Projects

HeatMind

Firefighters are faced with myriad stressors from hazardous work conditions and exposure to extreme heat that place their health at significant risks. The intense heat, smoke, shift work, long working hours, and stressful work put firefighters at substantial risk for heat-related injuries, long-term chronic complications, and mental health challenges.

Metabolic Health

Metabolic health refers to the balance and optimal functioning of the body's metabolic processes, including glucose regulation, lipid metabolism, and energy utilization. With the rise of chronic diseases like diabetes, AI-driven technologies have become crucial tools for diabetes management. These technologies leverage data science and artificial intelligence to analyze large volumes of patient data, such as continuous glucose monitoring (CGM) data, to provide personalized insights and interventions. CGM data, collected through wearable devices (like Dexcom, Abbott's FreeStyle Libre, Medtronic etc.), offers real-time monitoring of a patient's blood glucose levels. AI algorithms process this data to generate actionable insights, helping individuals make informed decisions about their diet, medication, and physical activity. By analyzing patterns and trends in CGM data, AI-driven systems can provide predictive alerts for potential hyperglycemic or hypoglycemic events, enabling users to take proactive measures. The integration of AI into diabetes management not only enhances individual control over glucose levels but also facilitates healthcare professionals' ability to provide targeted interventions. As AI technologies continue to evolve, they hold the promise of revolutionizing the way we approach metabolic health, leading to more effective and personalized strategies for diabetes management.

UG Research

Undergrad research projects of Shovito

Course Projects

Academic projects formulated, developed, and demonstrated by Shovito during his undergrad and graduate studies.

Mental Health

Stress and challenges associated with stress management are prevalent problems of modern life. Many physical and mental health problems are driven by or escalate with the degree of stress. Stress has harmful effects on those who suffer from mental and physical health problems. Therefore a comprehensive study of stress and its effect is an important research topic in the mobile health domain. Our research lies at the intersection of sensor systems and machine learning, in which we research methods of detecting stress in real-life settings. We use wearable sensor systems to capture bio-markers of stress and design and develop machine learning algorithms for stress detection and classification. Our research aims to develop tools, methodologies, and algorithms for comprehensive approaches to stress detection and to invent smart interventions strategies to promote the well-being of individuals.

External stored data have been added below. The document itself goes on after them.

## src/rtl/motor_drive_decoder_if.sv

```systemverilog
// Motor-command channel: 5-bit command in, H-bridge drive and status out.
// The decoder takes the slave side; the command source or bench takes the master side.
interface motor_drive_decoder_if;
    logic [4:0] mc;
    logic       in_a;
    logic       in_b;
    logic [7:0] duty;
    logic [2:0] state;
    logic       busy;

    modport master (output mc, input in_a, in_b, duty, state, busy);
    modport slave  (input mc, output in_a, in_b, duty, state, busy);
endinterface

```

## src/rtl/motor_drive_decoder.sv

```systemverilog
// Per-channel motor command decoder: ramps duty toward commanded power, forces ramp-down
// and dead time before reversal, drives a wrap-latched PWM. Command to STATE: 2 clocks.
module motor_drive_decoder #(
    parameter int RAMP_DIV    = 1024,
    parameter int RAMP_STEP   = 8,
    parameter int DEAD_CYCLES = 16
) (
    input  logic                 clk,
    input  logic                 rst_n,
    motor_drive_decoder_if.slave drv_io
);
    localparam int RCW = (RAMP_DIV > 1) ? $clog2(RAMP_DIV) : 1;
    localparam int DCW = $clog2(DEAD_CYCLES + 1);
    localparam logic [RCW-1:0] RAMP_LAST = RCW'(RAMP_DIV - 1);
    localparam logic [DCW-1:0] DEAD_LAST = DCW'(DEAD_CYCLES - 1);
    localparam logic [8:0]     STEP9     = 9'(RAMP_STEP);

    typedef enum logic [2:0] {
        S_IDLE      = 3'd0,
        S_RUN_FWD   = 3'd1,
        S_RUN_REV   = 3'd2,
        S_RAMP_DOWN = 3'd3,
        S_DEAD      = 3'd4
    } state_e;

    logic [4:0]     mc_q;
    state_e         state_q, state_d;
    logic           old_rev_q, old_rev_d;
    logic [DCW-1:0] dead_cnt_q, dead_cnt_d;
    logic [RCW-1:0] ramp_cnt_q, ramp_cnt_d;
    logic [7:0]     duty_q, duty_d;
    logic [7:0]     pwm_cnt_q, pwm_cnt_d;
    logic [7:0]     pwm_duty_q, pwm_duty_d;
    logic           in_a_q, in_a_d;
    logic           in_b_q, in_b_d;

    logic           cmd_fwd, cmd_rev, tick;
    logic [2:0]     pwr;
    logic [7:0]     target;
    logic [8:0]     up9, dn9;

    assign cmd_fwd = (mc_q[1:0] == 2'b00);
    assign cmd_rev = (mc_q[1:0] == 2'b10);
    assign pwr     = mc_q[4:2];
    assign target  = {pwr, pwr, pwr[2:1]};
    assign tick    = (ramp_cnt_q == RAMP_LAST);

    assign ramp_cnt_d = tick ? '0 : ramp_cnt_q + RCW'(1);
    assign dead_cnt_d = (state_q == S_DEAD) ? dead_cnt_q + DCW'(1) : '0;
    assign pwm_cnt_d  = pwm_cnt_q + 8'd1;
    assign pwm_duty_d = (pwm_cnt_q == 8'hFF) ? duty_q : pwm_duty_q;

    // 9-bit so that overflow past 255 and underflow below 0 are both visible.
    assign up9 = {1'b0, duty_q} + STEP9;
    assign dn9 = {1'b0, duty_q} - STEP9;

    always_ff @(posedge clk or negedge rst_n) begin
        if (!rst_n) begin
            mc_q       <= 5'b00001;
            state_q    <= S_IDLE;
            old_rev_q  <= 1'b0;
            dead_cnt_q <= '0;
            ramp_cnt_q <= '0;
            duty_q     <= 8'd0;
            pwm_cnt_q  <= 8'd0;
            pwm_duty_q <= 8'd0;
            in_a_q     <= 1'b0;
            in_b_q     <= 1'b0;
        end else begin
            mc_q       <= drv_io.mc;
            state_q    <= state_d;
            old_rev_q  <= old_rev_d;
            dead_cnt_q <= dead_cnt_d;
            ramp_cnt_q <= ramp_cnt_d;
            duty_q     <= duty_d;
            pwm_cnt_q  <= pwm_cnt_d;
            pwm_duty_q <= pwm_duty_d;
            in_a_q     <= in_a_d;
            in_b_q     <= in_b_d;
        end
    end

    always_comb begin
        state_d   = state_q;
        old_rev_d = old_rev_q;
        case (state_q)
            S_IDLE: begin
                if (cmd_fwd)      state_d = S_RUN_FWD;
                else if (cmd_rev) state_d = S_RUN_REV;
            end
            S_RUN_FWD: begin
                if (!cmd_fwd) begin
                    state_d   = S_RAMP_DOWN;
                    old_rev_d = 1'b0;
                end
            end
            S_RUN_REV: begin
                if (!cmd_rev) begin
                    state_d   = S_RAMP_DOWN;
                    old_rev_d = 1'b1;
                end
            end
            S_RAMP_DOWN: begin
                // Returning to the old direction resumes from the current duty, no dead time.
                if (old_rev_q ? cmd_rev : cmd_fwd)
                    state_d = old_rev_q ? S_RUN_REV : S_RUN_FWD;
                else if (duty_q == 8'd0)
                    state_d = S_DEAD;
            end
            S_DEAD: begin
                if (dead_cnt_q == DEAD_LAST) begin
                    if (cmd_fwd)      state_d = S_RUN_FWD;
                    else if (cmd_rev) state_d = S_RUN_REV;
                    else              state_d = S_IDLE;
                end
            end
            default: state_d = S_IDLE;
        endcase
    end

    always_comb begin
        duty_d = duty_q;
        case (state_q)
            S_IDLE: duty_d = 8'd0;
            S_RUN_FWD, S_RUN_REV: begin
                if (tick) begin
                    if (duty_q < target)
                        duty_d = (up9 > {1'b0, target}) ? target : up9[7:0];
                    else if (duty_q > target)
                        duty_d = (dn9[8] || (dn9[7:0] < target)) ? target : dn9[7:0];
                end
            end
            S_RAMP_DOWN: begin
                if (tick) duty_d = dn9[8] ? 8'd0 : dn9[7:0];
            end
            default: duty_d = duty_q;
        endcase
    end

    // Bridge inputs are registered from next-state values so they track the current
    // state/PWM exactly, with no combinational glitches on the pins.
    always_comb begin
        logic pwm_on;
        logic drive_a;
        logic drive_b;
        pwm_on  = (pwm_cnt_d < pwm_duty_d);
        drive_a = (state_d == S_RUN_FWD) || ((state_d == S_RAMP_DOWN) && !old_rev_d);
        drive_b = (state_d == S_RUN_REV) || ((state_d == S_RAMP_DOWN) &&  old_rev_d);
        in_a_d  = pwm_on && drive_a;
        in_b_d  = pwm_on && drive_b;
    end

    assign drv_io.in_a  = in_a_q;
    assign drv_io.in_b  = in_b_q;
    assign drv_io.duty  = duty_q;
    assign drv_io.state = state_q;
    assign drv_io.busy  = (state_q == S_RAMP_DOWN) || (state_q == S_DEAD);

endmodule

```

## src/flat_wrapper.sv

```systemverilog
// flat-port wrapper written by rule: the top's interface ports become plain ports
module motor_drive_decoder_flat 
#(
    parameter int RAMP_DIV    = 1024,
    parameter int RAMP_STEP   = 8,
    parameter int DEAD_CYCLES = 16
)
  (clk, rst_n, drv_io_mc, drv_io_in_a, drv_io_in_b, drv_io_duty, drv_io_state, drv_io_busy);
  motor_drive_decoder_if drv_io_i ();
  input  logic clk;
  input  logic rst_n;
  input wire logic [$bits(drv_io_i.mc)-1:0] drv_io_mc;
  output wire logic [$bits(drv_io_i.in_a)-1:0] drv_io_in_a;
  output wire logic [$bits(drv_io_i.in_b)-1:0] drv_io_in_b;
  output wire logic [$bits(drv_io_i.duty)-1:0] drv_io_duty;
  output wire logic [$bits(drv_io_i.state)-1:0] drv_io_state;
  output wire logic [$bits(drv_io_i.busy)-1:0] drv_io_busy;
  assign drv_io_i.mc = drv_io_mc;
  assign drv_io_in_a = drv_io_i.in_a;
  assign drv_io_in_b = drv_io_i.in_b;
  assign drv_io_duty = drv_io_i.duty;
  assign drv_io_state = drv_io_i.state;
  assign drv_io_busy = drv_io_i.busy;
  motor_drive_decoder #(.RAMP_DIV(RAMP_DIV), .RAMP_STEP(RAMP_STEP), .DEAD_CYCLES(DEAD_CYCLES)) u_core (.clk(clk), .rst_n(rst_n), .drv_io(drv_io_i));
endmodule
```

## config.mk

```make
export PLATFORM = sky130hd
export DESIGN_NAME = motor_drive_decoder_flat
export DESIGN_NICKNAME = d
export VERILOG_FILES = /design/src/rtl/motor_drive_decoder_if.sv /design/src/rtl/motor_drive_decoder.sv /design/src/flat_wrapper.sv
export SDC_FILE = /design/constraint.sdc
export NUM_CORES = 1
export LEC_CHECK = 0
export ABC_AREA = 1
export CORE_ASPECT_RATIO = 1.5
export CORE_MARGIN = 2
export CORE_UTILIZATION = 60
export DETAILED_ROUTE_END_ITERATION = 7
export GPL_ROUTABILITY_DRIVEN = 0
export PLACE_DENSITY = 0.8
export SETUP_SLACK_MARGIN = 0.5
export SYNTH_ARGS = -nofsm -noshare
export SYNTH_HDL_FRONTEND = slang
export SYNTH_SLANG_ARGS = --single-unit
```

## constraint.sdc

```tcl
create_clock -name clk -period 3.2 [get_ports clk]
set_input_delay 0.96 -clock clk [delete_from_list [all_inputs] [get_ports clk]]
set_output_delay 0.96 -clock clk [all_outputs]
set_load 0.02 [all_outputs]
```

Word level (Yosys, flattened, before mapping)
Index checks and enable logic that the tools add are counted.

Logic and storage cells: 75. Output and inout port bits: 14. Register bits after elaboration: 50. Bits of input ports: 7.

Multiplexer cells: 26. Reduce and logical (&&, ||, !) cells: 15. $lt $le $gt $ge: 5. Eq/ne operators: 14. Add/sub/neg operators: 5.

Operator list (count): $mux 8 (8); $lt 8x8->1 (3); $mux 3 (8); $pmux 8 s3 (1); $pmux 3 s5 (1); $eq 3x2->1 const B (4); $add 10x1->10 const B (1); $eq 10x10->1 const B (1); $mux 10 (1); $add 8x4->9 const B (1); $gt 9x8->1 (1); $sub 8x4->9 const B (1); $add 8x1->8 const B (1); $eq 8x8->1 const B (1); $gt 8x8->1 (1); $logic_not 8->1 (1); $eq 3x1->1 const B (2); $add 5x1->5 const B (1); $eq 5x4->1 const B (1); $mux 5 (1); $logic_and 1x1->1 (4); $logic_or 1x1->1 (4); $mux 2 (2); $ne 2x1->1 const B (2); other kinds (11) (13).

Logic depth before layout (Yosys ltp)
Gate-level depths: netlist of the first run.

Depth after elaboration: 9. Gate-level depth with buffers: 18. Depth with buffers taken out: 17.

Worst setup path before layout of the first run
No wires, ideal clock.

Path kind: register to register. Start point: register u_core.duty_q[3], in the netlist u_core.drv_io.duty[3]. End point: register u_core.duty_q[1], in the netlist u_core.drv_io.duty[1]. Buffers on the path: 0. Required time: 3082 ps. Setup slack: 706 ps. Period minus slack after synthesis: 2494 ps. Library setup time: 118 ps. Cell stages (with the launch flop): 17. Arrival time: 2375 ps. Cells stage by stage: dfrtp_1 inv_2 ha_1 nand2_1 xor2_1 ha_1 a21oi_1 o21a_1 nand2_1 nand2_1 inv_1 nand2_1 nand2_1 nand2_1 nand2_4 nand2_1 o21ai_2.

Word-level cells in the longest chain between the ends: 8. Elaborated cells on any way between the ends: 17. Those cells by class: add/sub (2); order compare (4); eq/ne (1); mux (8); reduce/logical (2).

RTL lines: from (decl) (RTL line motor_drive_decoder.sv:31) `logic [7:0] duty_q, duty_d;`; from (signal assigned) (RTL line motor_drive_decoder.sv:75) `duty_q <= duty_d;`; $sub 8x4->9 (RTL line motor_drive_decoder.sv:55) `assign dn9 = {1'b0, duty_q} - STEP9;`; $lt 8x8->1 (RTL line motor_drive_decoder.sv:130) `duty_d = (dn9[8] || (dn9[7:0] < target)) ? target : dn9[7:0];`; $logic_or 1x1->1 (RTL line motor_drive_decoder.sv:130); $mux 8 (RTL line motor_drive_decoder.sv:130); $mux 8 (RTL line motor_drive_decoder.sv:129) `else if (duty_q > target)`; $mux 8 (RTL line motor_drive_decoder.sv:127) `if (duty_q < target)`; $mux 8 (RTL line motor_drive_decoder.sv:126) `if (tick) begin`; $pmux 8 s3 (RTL line motor_drive_decoder.sv:123) `case (state_q)`.

Parallel ways exist; a longest one is shown, timed or not. The select of a mux whose other input is x is not followed. A chain may end at the register's enable or synchronous reset.

Worst setup path after layout of the first run
Start point: register u_core.duty_q[6], in the netlist u_core.drv_io.duty[6]. End point: output port drv_io_duty[6].

RTL lines: to (decl) (RTL line flat_wrapper.sv:15) `output wire logic [$bits(drv_io_i.duty)-1:0] drv_io_duty;`.

No word-level cell between the ends.

==> results of run 1 <==
flip-flops by register name, summed over array words and instances (netlist names), 3 cells and up:
register             flops
u_core.pwm_cnt_q         8
u_core.ramp_cnt_q       10
u_core.mc_q              5
u_core.drv_io.state      3
u_core.pwm_duty_q        8
u_core.drv_io.duty       8
u_core.dead_cnt_q        5
how the worst min path moves through the flow:
| stage | from | endpoint | slack [ns] | cells past startpoint |
|---|---|---|---|---|
| finish | u_core.dead_cnt_q[0]$_DFF_PN0_ | u_core.dead_cnt_q[0]$_DFF_PN0_ | 0.49 | 1 |
| global route | u_core.dead_cnt_q[0]$_DFF_PN0_ | u_core.dead_cnt_q[0]$_DFF_PN0_ | 0.52 | 1 |
| CTS | u_core.dead_cnt_q[0]$_DFF_PN0_ | u_core.dead_cnt_q[0]$_DFF_PN0_ | 0.49 | 1 |
| detailed placement | u_core.dead_cnt_q[0]$_DFF_PN0_ | u_core.dead_cnt_q[0]$_DFF_PN0_ | 0.48 | 1 |
| global placement | u_core.dead_cnt_q[0]$_DFF_PN0_ | u_core.dead_cnt_q[0]$_DFF_PN0_ | 0.46 | 1 |
| floorplan | u_core.dead_cnt_q[0]$_DFF_PN0_ | u_core.dead_cnt_q[0]$_DFF_PN0_ | 0.43 | 1 |
layout make-up:
type / instances / area [µm²] / area share
clock buffer: 5 / 68.8 / 0.0185
clock inverter: 3 / 48.8 / 0.0132
inverter: 66 / 248 / 0.0668
multi-input combinational: 295 / 1750 / 0.473
sequential: 50 / 1260 / 0.339
tap: 68 / 85.1 / 0.0229
timing repair buffer: 28 / 250 / 0.0675
Yosys cell counts (all sizes together), types with 2 or more instances:
cell and number:
ha 30, o21ai 18, o21a 2, buf 2, nor2 34, or2 2
xor2 14, and3 2, nand2 108, nand3 40, inv 65, nor3 7
xnor2 3, a21oi 22, nand4 3, dfrtp 49, nor4 2
power groups by stage:
stage	clock network [W]	registers [W]	logic (W)
floorplan	0	0.000863	0.00101
global placement	0	0.000820	0.00144
detailed placement	0	0.000821	0.00147
CTS	0.000479	0.000814	0.00149
global route	0.000501	0.000822	0.00173
finish	0.000469	0.000811	0.00155
routing by layer:
layer  up-vias  global-route usage
li1       1392                   -
met1      1258               0.275
met2        78               0.474
met3        19              0.0372
met4         0               0.117
met5         -                   0
through the flow:
step / area, µm² / power [W] / util
2_1_floorplan: 3250 / 0.00188 / -
3_3_place_gp: 3540 / 0.00226 / 0.680
3_5_place_dp: 3540 / 0.00229 / 0.680
4_1_cts: 3660 / 0.00278 / 0.703
5_1_grt: 3710 / 0.00305 / 0.713
6_report: 3710 / 0.00283 / 0.713
repair_timing:
action | CTS | global route
setup buffers | 0 | 4
setup endpoints to repair | 1 | 11
gates resized for setup | 2 | 10
cloned | 0 | 0
logic make-up after synthesis:
kind of cell    after synthesis  synth area share
fa+ha+maj                    30             0.115
compound gates               47            0.0862
simple gates                201             0.285
flops                        50             0.385
buf+inv                      69            0.0824
xor+xnor                     17            0.0458
==> reports/metrics.cfg, run 1 <==
[status]
status=finished, final reports clean

[global_route]
grt_max_degree=29
grt_pass1_wl_mm=11.8
grt_pass1_vias=2708
grt.overflow.total=0
grt_usage=0.253
antenna_found_initial=0

[sta]
finClkSkew_ns=0.0102
finalCriticalPeriod_ns=2.53
tns_ns=0
report.final.slew_viol_count=0
slew_headroom=0.609
grt_setup_unrepaired=no
finalCritPeriodShare=0.791
whs_ns=0.485
setup_viol=0
tightest_slew_ns=0.581
hold_viol_final=0
fin_ws_ns=0.668
fmax_mhz=395

[route]
top_layer_used=met4
drc=0
wl_met2_mm=3.60
antenna_left=0
wl_mm=6.92
routed_via_density=5.33
wl_met3_um=357
dr.first_iter.drc_count=136
m1WireLength_mm=2.71
drt-pass1-iter-count=4
vias=2747
post_drt_wl_per_cell_um=13.4

[worst_setup_path]
crit_path_start=u_core.drv_io.duty[6]$_DFFE_PN0P_
cpPeakStageDelay_ns=0.68
cp_slowest_cell=clkdlybuf4s50_1
crit_family=buffers and inverters
crit_chain=clkdlybuf4s50_1
crit_cells=1
critPathRequiredTime_ns=2.24
cp-start-kind=flop
reg2reg_to=u_core.drv_io.duty[2]$_DFFE_PN0P_
regToRegSetupSlack_ns=0.70
endpoint_kind=output pin
ff2ff_path_depth=15
worst-path-max-fanout=8
criticalPathCategory=flop to output pin
endpoint=drv_io_duty[6]
reg2reg_from=u_core.drv_io.duty[3]$_DFFE_PN0P_
crit_buf_inv=1
cp_data_arrival_time_ns=1.57

[pwr]
cellPowerDensity_nw_per_um2=763
power.share.clock=0.166
pwr-share-seq=0.286
p_sw_w=0.00132
p_int_w=0.00151
combinationalPowerShare=0.548
vdd_drop_max_mv=0.533
leakagePower_nw=1.94
switching_share=0.465

[placement]
portBuffers=20
preCtsSetupSlack_ns=0.515
dp_cells=503
dp_hpwl_mm=5.16

[layout]
diodes=0
mostFrequentLayoutCells=100 x nand2_1, 56 x inv_1, 46 x dfrtp_1
fillers=420
area_growth_pct=14.1
layout_commonest_cell=nand2_1
layout-drive-gt1-share=0.134
fin_nets=483
fin_cells=515

[clock_tree]
cts_buffer_depth=2
clkTransAtPathRegs_ns=0.09
cts_tree=built
cts_buffers=5
clk_latency_ns=0.32
cts_hold_buffers=0
cts_num_sinks=50
cts_htree_levels=2
root_buffer=clkbuf_8

[floorplanning]
start_util=0.625
coreArea_um2=5200
rows=32
dieArea_um2=6030
die_h_um=94.1
io_pins=21
die_width_um=64.1

[synth]
synth_cells=414
async_flop_share=1.00
avgSynthCellArea_um2=7.85
yosysTopAreaCell=dfrtp_1
yosys_warnings=0
seq_area_frac_synth=0.385
syn_area_um2=3250
ys_top_cells_by_area=dfrtp_1 38%, ha_1 12%, nand2_1 12%, inv_1 6.5%, nand3_1 5.7%
ys_ff_latch=50
synth.net_count=451
synth_top_area_frac=0.377
synth_edf_count=0
synth_cell_type_count=40
synthFlopType=dfrtp_1

[flow_run]
drv_cap=0

[worst_hold_path]
min_path_type=flop to flop

(Power assumes the default switching activity.)
==> inputs of run 2 (changes only) <==
clock period = 2.35 ns   (was 3.2 ns; I/O delays follow)
==> run 2 against run 1 <==
- design area increased by 6.4%
- sequential share of layout area decreased by 2.0 points
- worst setup slack got worse by 0.61 ns
- register-to-register slack got worse by 0.64 ns
- die area unchanged
- sequential power increased by 37%
- via count increased by 4.7%
- power increased by 43%
- global-route usage increased by 0.82 points
- critical path type is now flop to flop
- critical endpoint is now u_core.drv_io.duty[2]$_DFFE_PN0P_
- highest routed layer unchanged
==> reports/metrics.cfg, run 2 (synthesized netlist as in run 1, its figures left out) <==
[clock_tree]
cts_num_sinks=50  ; unchanged
cts_htree_levels=2  ; unchanged
cts_hold_buffers=0  ; unchanged
root_buffer=clkbuf_8  ; unchanged
cts_buffers=5  ; unchanged
clk_latency_ns=0.30  ; was 0.32 ns
clkTransAtPathRegs_ns=0.10  ; was 0.09 ns
cts_buffer_depth=2  ; unchanged
cts_tree=built  ; unchanged

[floorplanning]
dieArea_um2=6030  ; unchanged
die_h_um=94.1  ; unchanged
die_width_um=64.1  ; unchanged
io_pins=21  ; unchanged
start_util=0.625  ; unchanged
coreArea_um2=5200  ; unchanged
rows=32  ; unchanged

[layout]
fin_cells=535  ; was 515
mostFrequentLayoutCells=87 x nand2_1, 52 x inv_1, 43 x dfrtp_1  ; was 100 x nand2_1, 56 x inv_1, 46 x dfrtp_1
layout_commonest_cell=nand2_1  ; unchanged
fillers=375  ; was 420
layout-drive-gt1-share=0.259  ; was 0.134
largest_reg_flops=10  ; unchanged
diodes=0  ; unchanged
design_area_um2=3950  ; was 3710 µm²
fin_nets=503  ; was 483
top_register=u_core.ramp_cnt_q  ; unchanged
area_growth_pct=21.5  ; was 14.1%

[worst_hold_path]
min_path_type=primary input to async pin  ; was flop to flop

[route]
wl_mm=7.48  ; was 6.92 mm
vias=2877  ; was 2747
drt-pass1-iter-count=4  ; unchanged
drc=0  ; unchanged
dr.first_iter.drc_count=147  ; was 136
antenna_left=0  ; unchanged
routed_via_density=5.38  ; was 5.33
post_drt_wl_per_cell_um=14.0  ; was 13.4 µm

[worst_setup_path]
critPathRequiredTime_ns=2.54  ; was 2.24 ns
cp_data_arrival_time_ns=2.48  ; was 1.57 ns
cp-start-kind=flop  ; unchanged
crit_family=simple AND/OR/NAND/NOR gates  ; was buffers and inverters
reg2reg_from=u_core.drv_io.duty[4]$_DFFE_PN0P_  ; was u_core.drv_io.duty[3]$_DFFE_PN0P_
reg2reg_to=u_core.drv_io.duty[2]$_DFFE_PN0P_  ; unchanged
endpoint_kind=flop  ; was output pin
worst-path-max-fanout=6  ; was 8
crit_buf_inv=2  ; was 1
regToRegSetupSlack_ns=0.06  ; was 0.70 ns
crit_chain=inv_2 -> ha_4 -> nand2_4 -> xor2_2 -> ha_1 -> a21oi_1 -> o21a_1 -> nand2_2 -> nand2_4 -> inv_2 -> nand2_2 -> nand2_2 -> nand2_2 -> nand2_4 -> nand2_2 -> o21ai_2  ; was clkdlybuf4s50_1
cp_slowest_cell=dfrtp_2  ; was clkdlybuf4s50_1
cpPeakStageDelay_ns=0.49  ; was 0.68 ns
criticalPathCategory=flop to flop  ; was flop to output pin
ff2ff_path_depth=16  ; was 15
cpMostUsedCell=nand2_2

[sta]
finClkSkew_ns=0.0138  ; was 0.0102 ns
tightest_slew_ns=0.567  ; was 0.581 ns
report.final.slew_viol_count=0  ; unchanged
fmax_mhz=437
setup_viol=0  ; unchanged
hold_viol_final=0  ; unchanged
tns_ns=0  ; unchanged
finalCriticalPeriod_ns=2.29
finalCritPeriodShare=0.975
slew_headroom=0.622  ; was 0.609
grt_setup_unrepaired=yes  ; was no
fin_ws_ns=0.0593  ; was 0.668 ns

[flow_run]
drv_cap=0  ; unchanged

[global_route]
grt_max_degree=27  ; was 29
grt.overflow.total=0  ; unchanged
antenna_found_initial=0  ; unchanged
grt_usage=0.261  ; was 0.253
grt_pass1_vias=2889  ; was 2708
grt_pass1_wl_mm=12.4  ; was 11.8 mm

[placement]
dp_cells=510  ; was 503
portBuffers=20  ; unchanged
dp_hpwl_mm=5.27  ; was 5.16 mm
dpl_cell_area_um2=3670  ; was 3540 µm²
preCtsSetupSlack_ns=0.0642  ; was 0.515 ns

[pwr]
p_sw_w=0.00192  ; was 0.00132 W
pwr-share-seq=0.275  ; was 0.286
p_int_w=0.00212  ; was 0.00151 W
switching_share=0.476  ; was 0.465
combinationalPowerShare=0.602  ; was 0.548
vdd_drop_max_mv=1.03  ; was 0.533 mV
power.share.clock=0.123  ; was 0.166
leakagePower_nw=2.10  ; was 1.94 nW
cellPowerDensity_nw_per_um2=1020  ; was 763 nW/µm²

[status]
status=finished, final reports clean  ; unchanged

run 2: stage by stage:
step           hold WS (ns)   util  total power, W
2_1_floorplan         0.409      -         0.00265
3_3_place_gp          0.457  0.705         0.00328
3_5_place_dp          0.469  0.705         0.00331
4_1_cts               0.396  0.744         0.00393
5_1_grt               0.425  0.759         0.00434
6_report              0.389  0.759         0.00404
run 2: power by group through the flow:
stage / Sequential (W) / Combinational, W / Clock (W)
2_1_floorplan: 0.00119 / 0.00146 / 0
3_3_place_gp: 0.00112 / 0.00216 / 0
3_5_place_dp: 0.00112 / 0.00219 / 0
4_1_cts: 0.00110 / 0.00231 / 0.000511
5_1_grt: 0.00112 / 0.00268 / 0.000541
6_report: 0.00111 / 0.00244 / 0.000497
run 2: repair_timing:
action | in CTS | in global routing
setup buffers | 9 | 7
cloned | 1 | 0
pin swaps | 8 | 10
setup endpoints to repair | 24 | 18
hold endpoints to repair | 0 | 0
resized for setup | 37 | 28
run 2: metal layers:
layer	track usage	wire, µm	part of all wire
met4	0.131	263	0.035
met5	0	0	0
met1	0.297	3100	0.41
met3	0.0312	224	0.030
met2	0.476	3890	0.52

Human-in-the-Loop Learning

Designing active learning strategies that collect labeled sensor data in uncontrolled environments is challenging because (i) without taking into account user's cognitive factors, active learning places much burden on the user and lowers adoption of the technology; and (ii) the labels expressed by end-users exhibit significant amounts of temporal and spacial variations leading to poor performance of the learned models. In this project, we design, develop, and validate human-in-the-loop technologies that collect sensor data in-the-wild and develop algorithms and tools (i) to maximize the active learning performance taking informativeness of sensor data, burden of data labeling on user, and reliability of prospective labels into account; and (ii) for understanding and inferring complex health events using wearable and mobile sensors.

Gait and Mobility

We develop novel approaches for reliable gait monitoring and investigate applications of wearable-base monitoring in various populations. The utility of wearable sensors for continuous gait monitoring has grown substantially, enabling novel applications on mobility assessment in healthcare. Existing approaches for gait monitoring rely on predefined or experimentally tuned platform parameters and are often platform-specific, parameter-sensitive, and unreliable in noisy environments. To address these challenges, we investigate platform-agnostic and reconfigurable computational approaches to gait monitoring, step counting, mobility assessment, and related problems.